Our transport to Maria island |
We set of in a pirogue from a small fishing harbour in
mangroves . Our skipper is a fisherman and fortunately knows his way round the
shallows. The whole trip out was in only a few feet of water, we could see the
rocks he had to navigate around. It was also very windy with big swells so we
were all pretty wet by the time we arrived. The boat was beached and out we
hopped out, the fishermen settling down to wait for us.

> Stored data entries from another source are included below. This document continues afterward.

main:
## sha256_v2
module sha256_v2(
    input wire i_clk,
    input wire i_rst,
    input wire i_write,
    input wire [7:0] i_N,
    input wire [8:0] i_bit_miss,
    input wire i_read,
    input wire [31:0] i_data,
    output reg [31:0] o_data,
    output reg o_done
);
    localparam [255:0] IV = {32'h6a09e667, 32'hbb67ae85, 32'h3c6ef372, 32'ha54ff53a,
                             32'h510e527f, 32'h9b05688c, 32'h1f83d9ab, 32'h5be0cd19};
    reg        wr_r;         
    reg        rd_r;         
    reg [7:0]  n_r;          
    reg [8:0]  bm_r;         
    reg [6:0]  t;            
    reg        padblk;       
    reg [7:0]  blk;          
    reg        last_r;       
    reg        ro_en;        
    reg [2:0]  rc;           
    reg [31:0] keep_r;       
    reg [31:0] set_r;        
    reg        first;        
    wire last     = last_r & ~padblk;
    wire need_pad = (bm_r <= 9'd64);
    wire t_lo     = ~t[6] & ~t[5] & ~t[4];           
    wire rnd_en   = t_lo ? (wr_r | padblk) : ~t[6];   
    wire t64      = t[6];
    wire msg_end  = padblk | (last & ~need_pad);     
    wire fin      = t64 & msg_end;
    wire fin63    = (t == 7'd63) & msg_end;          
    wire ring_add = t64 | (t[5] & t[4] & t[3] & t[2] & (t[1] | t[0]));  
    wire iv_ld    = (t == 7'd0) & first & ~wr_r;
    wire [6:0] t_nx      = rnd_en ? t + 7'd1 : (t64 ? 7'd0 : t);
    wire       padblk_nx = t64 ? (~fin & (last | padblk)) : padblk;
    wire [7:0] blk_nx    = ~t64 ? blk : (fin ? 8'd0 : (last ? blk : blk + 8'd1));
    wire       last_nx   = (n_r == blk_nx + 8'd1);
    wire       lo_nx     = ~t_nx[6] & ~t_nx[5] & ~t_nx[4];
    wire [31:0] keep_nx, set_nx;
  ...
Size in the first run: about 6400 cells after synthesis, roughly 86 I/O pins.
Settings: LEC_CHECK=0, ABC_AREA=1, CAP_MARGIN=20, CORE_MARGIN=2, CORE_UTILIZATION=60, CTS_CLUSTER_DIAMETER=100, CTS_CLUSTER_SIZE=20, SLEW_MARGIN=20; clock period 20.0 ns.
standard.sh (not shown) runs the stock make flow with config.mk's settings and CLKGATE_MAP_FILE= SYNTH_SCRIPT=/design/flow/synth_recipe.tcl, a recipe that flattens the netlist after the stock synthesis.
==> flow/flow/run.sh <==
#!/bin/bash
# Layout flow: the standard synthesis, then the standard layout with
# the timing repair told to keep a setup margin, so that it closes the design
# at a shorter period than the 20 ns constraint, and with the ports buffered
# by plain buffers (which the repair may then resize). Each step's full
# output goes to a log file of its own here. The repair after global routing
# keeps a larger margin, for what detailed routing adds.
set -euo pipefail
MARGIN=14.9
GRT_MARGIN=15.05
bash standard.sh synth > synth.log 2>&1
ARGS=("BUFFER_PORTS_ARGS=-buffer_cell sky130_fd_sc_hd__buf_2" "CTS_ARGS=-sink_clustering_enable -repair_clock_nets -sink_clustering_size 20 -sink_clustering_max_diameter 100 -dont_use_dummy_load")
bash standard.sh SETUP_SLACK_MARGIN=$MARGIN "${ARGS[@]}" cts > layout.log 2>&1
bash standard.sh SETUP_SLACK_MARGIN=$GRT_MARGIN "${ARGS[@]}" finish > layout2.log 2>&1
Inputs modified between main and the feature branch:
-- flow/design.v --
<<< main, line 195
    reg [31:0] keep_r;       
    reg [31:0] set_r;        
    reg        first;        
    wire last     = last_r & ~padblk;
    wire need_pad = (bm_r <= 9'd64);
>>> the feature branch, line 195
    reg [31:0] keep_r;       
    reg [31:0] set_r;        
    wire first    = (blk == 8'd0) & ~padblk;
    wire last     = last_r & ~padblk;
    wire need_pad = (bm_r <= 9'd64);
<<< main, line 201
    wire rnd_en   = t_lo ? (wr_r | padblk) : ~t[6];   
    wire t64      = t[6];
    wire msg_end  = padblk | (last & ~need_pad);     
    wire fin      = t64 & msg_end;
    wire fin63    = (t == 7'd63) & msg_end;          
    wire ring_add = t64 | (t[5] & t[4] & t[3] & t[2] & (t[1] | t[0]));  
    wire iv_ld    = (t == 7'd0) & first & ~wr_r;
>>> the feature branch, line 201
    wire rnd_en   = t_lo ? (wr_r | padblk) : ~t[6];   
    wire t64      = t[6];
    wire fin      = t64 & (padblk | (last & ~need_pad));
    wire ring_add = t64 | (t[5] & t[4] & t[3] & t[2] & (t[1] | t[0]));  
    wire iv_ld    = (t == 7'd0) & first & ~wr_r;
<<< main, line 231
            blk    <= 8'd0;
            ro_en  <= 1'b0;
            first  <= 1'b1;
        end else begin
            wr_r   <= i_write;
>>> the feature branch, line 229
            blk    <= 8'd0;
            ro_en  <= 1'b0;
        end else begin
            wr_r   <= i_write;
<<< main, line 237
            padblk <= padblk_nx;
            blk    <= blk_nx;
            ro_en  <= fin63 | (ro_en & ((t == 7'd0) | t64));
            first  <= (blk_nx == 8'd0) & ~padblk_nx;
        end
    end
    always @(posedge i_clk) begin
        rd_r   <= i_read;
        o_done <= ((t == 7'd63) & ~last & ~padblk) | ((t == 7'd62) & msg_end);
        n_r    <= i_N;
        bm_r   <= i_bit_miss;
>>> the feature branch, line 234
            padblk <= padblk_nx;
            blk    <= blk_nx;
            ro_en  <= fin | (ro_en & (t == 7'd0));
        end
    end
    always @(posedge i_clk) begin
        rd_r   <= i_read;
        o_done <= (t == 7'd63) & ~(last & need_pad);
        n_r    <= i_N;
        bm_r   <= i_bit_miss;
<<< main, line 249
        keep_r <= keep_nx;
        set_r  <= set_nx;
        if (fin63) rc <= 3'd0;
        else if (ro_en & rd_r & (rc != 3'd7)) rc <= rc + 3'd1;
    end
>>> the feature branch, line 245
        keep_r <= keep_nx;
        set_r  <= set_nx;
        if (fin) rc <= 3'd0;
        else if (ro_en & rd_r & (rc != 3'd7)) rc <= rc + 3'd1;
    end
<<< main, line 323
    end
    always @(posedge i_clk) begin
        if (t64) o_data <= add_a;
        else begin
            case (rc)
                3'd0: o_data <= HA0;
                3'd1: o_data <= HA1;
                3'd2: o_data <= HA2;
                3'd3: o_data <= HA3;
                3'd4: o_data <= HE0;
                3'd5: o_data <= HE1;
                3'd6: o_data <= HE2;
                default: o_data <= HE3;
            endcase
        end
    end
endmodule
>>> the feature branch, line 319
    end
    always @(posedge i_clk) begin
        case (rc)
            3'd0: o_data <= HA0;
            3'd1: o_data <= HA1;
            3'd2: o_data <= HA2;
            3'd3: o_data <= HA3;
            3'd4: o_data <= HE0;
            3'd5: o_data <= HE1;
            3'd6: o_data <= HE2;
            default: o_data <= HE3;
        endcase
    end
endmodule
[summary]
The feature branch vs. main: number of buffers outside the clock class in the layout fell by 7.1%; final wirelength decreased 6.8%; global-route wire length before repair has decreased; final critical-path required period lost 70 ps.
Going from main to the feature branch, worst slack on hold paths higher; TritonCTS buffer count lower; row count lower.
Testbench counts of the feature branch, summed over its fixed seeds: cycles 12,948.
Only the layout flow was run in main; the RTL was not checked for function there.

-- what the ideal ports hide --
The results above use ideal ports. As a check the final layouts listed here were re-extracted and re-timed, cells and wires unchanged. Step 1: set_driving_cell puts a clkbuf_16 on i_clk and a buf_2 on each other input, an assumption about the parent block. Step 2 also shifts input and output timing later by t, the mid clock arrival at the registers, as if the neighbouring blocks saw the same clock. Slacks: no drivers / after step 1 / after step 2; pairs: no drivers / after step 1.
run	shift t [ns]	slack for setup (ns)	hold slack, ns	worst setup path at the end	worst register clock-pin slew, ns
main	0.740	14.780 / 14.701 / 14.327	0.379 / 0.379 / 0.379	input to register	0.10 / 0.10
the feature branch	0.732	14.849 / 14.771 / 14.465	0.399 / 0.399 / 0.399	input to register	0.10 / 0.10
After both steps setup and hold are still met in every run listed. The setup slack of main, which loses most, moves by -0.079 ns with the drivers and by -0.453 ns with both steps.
This design comes from an exercise in tuning for small area on the open sky130 flow, not from production work. RTL that was checked went through simulation tests only; none was proved equivalent to the original. Power figures rest on the tool's default switching activity, not on a simulated workload.

==> flow/design.v <==
module digitalAssign(clk, rst, rst_n, a, b, c, d, e, indicator, HEX, door,
                     status1, status2, status3, status4, status5,
                     i1, i2, i3, i4, i5, led);
input clk, rst, rst_n, a, b, c, d, e, i1, i2, i3, i4, i5;
output reg [7:0] indicator;
output reg door;
output reg [6:0] HEX;
output reg [6:0] status1, status2, status3, status4, status5;
output reg [17:0] led;
localparam [2:0] IDLE = 3'd0;
localparam [2:0] VAL = 3'd1;
localparam [2:0] DENIED = 3'd2;
localparam [2:0] GRANTED = 3'd3;
localparam [2:0] OPEN = 3'd5;
localparam [2:0] CLOSE = 3'd4;
reg  [11:0] div;
wire div_fb  = div[11] ^ (div[0] | div[9]);
wire div_hit = div[11] & ~div[10] & ~div[9] & div[8] & div[6] & ~div[5] & div[4] & ~div[3] & div[2] & div[1];
always @(posedge clk or negedge rst)
    if (!rst) div <= 12'b000001100100;
    else      div <= {div[10:0], div_fb | div_hit};
reg [2:0] state, next_state;
always @(*) begin
    case (state)
    IDLE:    next_state = a ? VAL : IDLE;
    VAL:     next_state = b ? (({i1,i2,i3,i4,i5} == 5'b11010) ? GRANTED : DENIED) : VAL;
    DENIED:  next_state = DENIED;
    GRANTED: next_state = c ? OPEN : GRANTED;
    OPEN:    next_state = d ? CLOSE : OPEN;
    CLOSE:   next_state = e ? IDLE : CLOSE;
    default: next_state = state;
    endcase
end
always @(posedge clk or negedge rst)
    if (!rst)         state <= IDLE;
    else if (div_hit) state <= next_state;
reg  [11:0] pre;
wire pre_fb  = pre[11] ^ (pre[3] | pre[6]);
wire pre_hit = pre[10] & ~pre[9] & ~pre[8] & ~pre[6] & ~pre[5] & pre[4] & ~pre[2] & pre[1] & ~pre[0];
reg  [3:0] k, k_next;
always @(*) begin
    case (k)
    4'd0: k_next = 4'd1;
    4'd1: k_next = 4'd2;
    4'd2: k_next = 4'd3;
    4'd3: k_next = 4'd4;
    4'd4: k_next = 4'd5;
    4'd5: k_next = 4'd6;
    4'd6: k_next = 4'd7;
    4'd7: k_next = 4'd8;
    4'd8: k_next = 4'd9;
    4'd9: k_next = 4'd9;
    default: k_next = k;
    endcase
end
always @(posedge clk or negedge rst_n)
    if (!rst_n) begin
        pre <= 12'b100100100100;
        k   <= 4'd0;
    end else begin
        pre <= {pre[10:0], pre_fb & ~pre_hit};
        if (pre_hit) k <= k_next;
    end
reg [8:0] lo;
always @(*) begin
    case (k)
    4'd0: lo = 9'b111111111;
    4'd1: lo = 9'b011111111;
    4'd2: lo = 9'b001111111;
    4'd3: lo = 9'b000111111;
    4'd4: lo = 9'b000011111;
    4'd5: lo = 9'b000001111;
    4'd6: lo = 9'b000000111;
    4'd7: lo = 9'b000000011;
    4'd8: lo = 9'b000000001;
    4'd9: lo = 9'b000000000;
    default: lo = 9'b000000000;
    endcase
end
wire [8:0] lc = ~{lo[0], lo[1], lo[2], lo[3], lo[4], lo[5], lo[6], lo[7], lo[8]};
always @(*) begin
    indicator = 8'h00; door = 1'b0; led = 18'd0;
    HEX = 7'b1111111;
    status1 = 7'b1111111; status2 = 7'b1111111; status3 = 7'b1111111;
    status4 = 7'b1111111; status5 = 7'b1111111;
    case (state)
    IDLE: begin
        indicator = 8'b00000001; HEX = 7'b1000000;
        status1 = 7'b1001111; status2 = 7'b1000000; status3 = 7'b1000111;
        status4 = 7'b0000110; status5 = 7'b1111111;
    end
    VAL: begin
        indicator = 8'b00000010; HEX = 7'b1111001;
        status1 = 7'b0001100; status2 = 7'b0001110; status3 = 7'b1001111;
        status4 = 7'b1000000; status5 = 7'b1111111;
    end
    DENIED: begin
        indicator = 8'b00000100; HEX = 7'b0100100;
        status1 = 7'b1001000; status2 = 7'b1000000; status3 = 7'b0001100;
        status4 = 7'b0000110; status5 = 7'b1111111;
    end
    GRANTED: begin
        indicator = 8'b11111111; HEX = 7'b0110000;
        status1 = 7'b0001100; status2 = 7'b0001000; status3 = 7'b0010010;
        status4 = 7'b0010010; status5 = 7'b1111111;
    end
    OPEN: begin
        indicator = 8'b00010000; HEX = 7'b0011001; door = 1'b1; led = {lo[0], lo[1], lo[2], lo[3], lo[4], lo[5], lo[6], lo[7], lo[8], lo};
        status1 = 7'b1000000; status2 = 7'b0001100; status3 = 7'b0000110;
        status4 = 7'b1001000; status5 = 7'b1111111;
    end
    CLOSE: begin
        indicator = 8'b00100000; HEX = 7'b0010010; led = {lc[0], lc[1], lc[2], lc[3], lc[4], lc[5], lc[6], lc[7], lc[8], lc};
        status1 = 7'b1000111; status2 = 7'b1000000; status3 = 7'b0010010;
        status4 = 7'b0000110; status5 = 7'b1000110;
    end
    3'd6: begin   
        indicator = 8'b00100100; HEX = 7'b0010110; door = 1'b0;
        status1 = 7'b1000000; status2 = 7'b1000000; status3 = 7'b0010000;
        status4 = 7'b0000110; status5 = 7'b1000110;
    end
    3'd7: begin   
        indicator = 8'b11111101; HEX = 7'b0010000; door = 1'b1;
        status1 = 7'b1000000; status2 = 7'b0001000; status3 = 7'b0010010;
        status4 = 7'b0011010; status5 = 7'b1111111;
    end
    endcase
end
endmodule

The whole island is a reserve and no one is allowed ashore
without permission.
Bridled Tern |
We had expected a Bridled tern nesting ground, but Stefan
explained that they died in their thousands a few years ago and nobody found
out why. The vegetation is mainly cactus and dry thornbush and there are no
mammals. Scaley-naped pigeons fly over from the main island to nest low in the
trees so there is a continual rapid overfly. Brown Noddys make acrobatic
entries and exits from their nests on the rocks among the cacti.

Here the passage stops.